11月の肌寒い空の下、プロトライアスリート山下陽裕はコーチとしてのレッスンに向かっていた。トライアスリートらしく移動はロードバイク。
その途中、車との接触事故を起こしてしまう。丈夫な身体に産んでくれた母親のおかげか、大事には至らなかった。しかし、申し訳なく思いながらもその日の指導は中止となってしまう。悪い流れが続いているような気がした。


大事を取ったが、大した怪我ではない。すぐに日常生活に戻れるはずだった。
様子がおかしい。そう気づいたのは痛みが原因ではない。
寄稿する記事が書けないのだ。400字、原稿用紙1枚分を書くのに1時間以上を費やしてしまう。文章ってこんなに書くことが難しかったかな。次第に助詞の「てにをは」すら使い分けられていないことに気づく。すぐに訂正の指示を受けるが、何が何だか分からない。こんなに自分は頭が悪かったのかと不安が募る。
おかしいのは文章だけではない。身体もおかしかった。
早朝のスイム練習。寒くなり朝が厳しくなる時期とはいえ、うまく起きることができない日々が続いた。今までこんなことはなかったのに。ましてや、プロ選手がこんな有様でいいわけがない。

何かおかしいぞと悶々とする日々の中で、母親の言葉に驚いた。母親は一日に何度も同じ話をしないでくれ、事故にあった話など何度も聞きたくないと言ったのだ。
自分は話した覚えはないのに、だ。


病院での検査結果は明らかだった。
素人目にも分かるくらいに脳の形がおかしい。
「これダメなやつですよね?」
「そうですね。うちでは扱いきれません」


山下は安心した。
脳の異常が見つかったことは、確かに大問題ではあるが、それ以上に自分がおかしかった原因が分かったのだ。
プロ活動をする上で必要な、文章が書けない、練習ができない。
身体の調子の波が一日ごとに大きくうねるという今までに経験したことのない異常事態に原因があったのだ。
脳だったらそれは確かに仕方ないよな、と安心する。

山下の中の軸は曲がっていない。大丈夫だ。
その一本がしっかりと残っている限り、走り続ける。

100%を出せば自信はあった

2016年の12月に山下は手術のために入院をする。プロアスリートにとって、入院することは競技成績に関わる非常に大きなものだ。リハビリ期間も含めて、復活には時間がかかる。山下は関東選手権で、日本選手権の出場権利を獲得することを目標に置いた。

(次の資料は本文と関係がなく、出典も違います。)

$ cat src/rtl/regfile_multiport.sv
// regfile_multiport: parametrised 2-write, N-read register file with bypass and pending scoreboard
module regfile_multiport #(
  parameter int DATA_W  = 32,
  parameter int ADDR_W  = 3,
  parameter int NUM_RD  = 6,
  parameter int BYPASS  = 1,
  parameter int R0_ZERO = 0
) (
  input  logic                       clk,
  input  logic                       reset,
  input  logic                       we1,
  input  logic [ADDR_W-1:0]          waddr1,
  input  logic [DATA_W-1:0]          wdata1,
  input  logic                       we2,
  input  logic [ADDR_W-1:0]          waddr2,
  input  logic [DATA_W-1:0]          wdata2,
  input  logic                       rsv_en,
  input  logic [ADDR_W-1:0]          rsv_addr,
  input  logic [NUM_RD*ADDR_W-1:0]   rd_addr,
  output logic [NUM_RD*DATA_W-1:0]   rd_data,
  output logic [NUM_RD-1:0]          rd_pending,
  output logic [(2**ADDR_W)-1:0]     pending_vec
);
  localparam int DEPTH = 2 ** ADDR_W;
  logic [DATA_W-1:0] regs [DEPTH];
  logic [DEPTH-1:0]  pending;
  assign pending_vec = pending;
  // Register and scoreboard update: port 2 beats port 1, a reservation beats a completing write
  always_ff @(posedge clk) begin
    if (reset) begin
      for (int i = 0; i < DEPTH; i++) regs[i] <= '0;
      pending <= '0;
    end else begin
      for (int i = 0; i < DEPTH; i++) begin
        if (R0_ZERO != 0 && i == 0) begin
          regs[i]    <= '0;
          pending[i] <= 1'b0;
        end else begin
          if (we2 && waddr2 == ADDR_W'(i)) regs[i] <= wdata2;
          else if (we1 && waddr1 == ADDR_W'(i)) regs[i] <= wdata1;
          pending[i] <= (rsv_en && rsv_addr == ADDR_W'(i)) ||
                        (pending[i] && !((we1 && waddr1 == ADDR_W'(i)) || (we2 && waddr2 == ADDR_W'(i))));
        end
      end
    end
  end
  for (genvar k = 0; k < NUM_RD; k++) begin : g_rd
    logic [ADDR_W-1:0] ra;
    logic z, h1, h2;
    assign ra = rd_addr[k*ADDR_W +: ADDR_W];
    assign z  = (R0_ZERO != 0) && (ra == '0);
    assign h2 = (BYPASS != 0) && we2 && (waddr2 == ra);
    assign h1 = (BYPASS != 0) && we1 && (waddr1 == ra);
    assign rd_data[k*DATA_W +: DATA_W] = z ? '0 : h2 ? wdata2 : h1 ? wdata1 : regs[ra];
    assign rd_pending[k] = !z && !h1 && !h2 && pending[ra];
  end
endmodule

手術後は日常生活に戻れるところのリハビリからスタートする。言葉が使えるか、コミニケーションが取れるかなど当たり前にできていたことを繰り返す。階段を昇って息切れしてしまうこともあった。

年内に退院するが、激しい運度などできるはずはない。トレーニングの許可は出ても軽い運動程度。頭に振動のあるジョギングすらできず、トライアスロン愛好家のレベルにすら届かない。
3月には、1キロ5分ペースのジョグを再開するが吐き気を催してしまう。それでも、目標を一つに絞ることで山下は乗り越えた。関東選手権での復活だ。


4月からはプロアスリートに戻るためのリハビリ期間。大学を卒業して、プロ転向して1年が経った。6月の頭に開催されるレースまでの時間はあまりない。しかし、プロ選手としてできることを誇りと責任を持って続けていこう。それしかなかった。


そして、関東選手権前々日の金曜日。そこで初めて医者からレース出場の許可を得る。やっと戻れる。やってやる。
文章が書けない自分も、練習ができない自分も、そんなものはいない。関東選手権は、プロトライアスリート山下陽裕を表現する場所になった。

100%を出し切れば大丈夫という自信があった。日本選手権に出るために、他の予定を潰して焦点をただ一つに絞った。全部ハマれば必ずうまくいく。
結果は、6位入賞。目標通りの結果を手にすることができた。交通事故からの復帰。
プロアスリートとしての山下陽裕は走り続けている。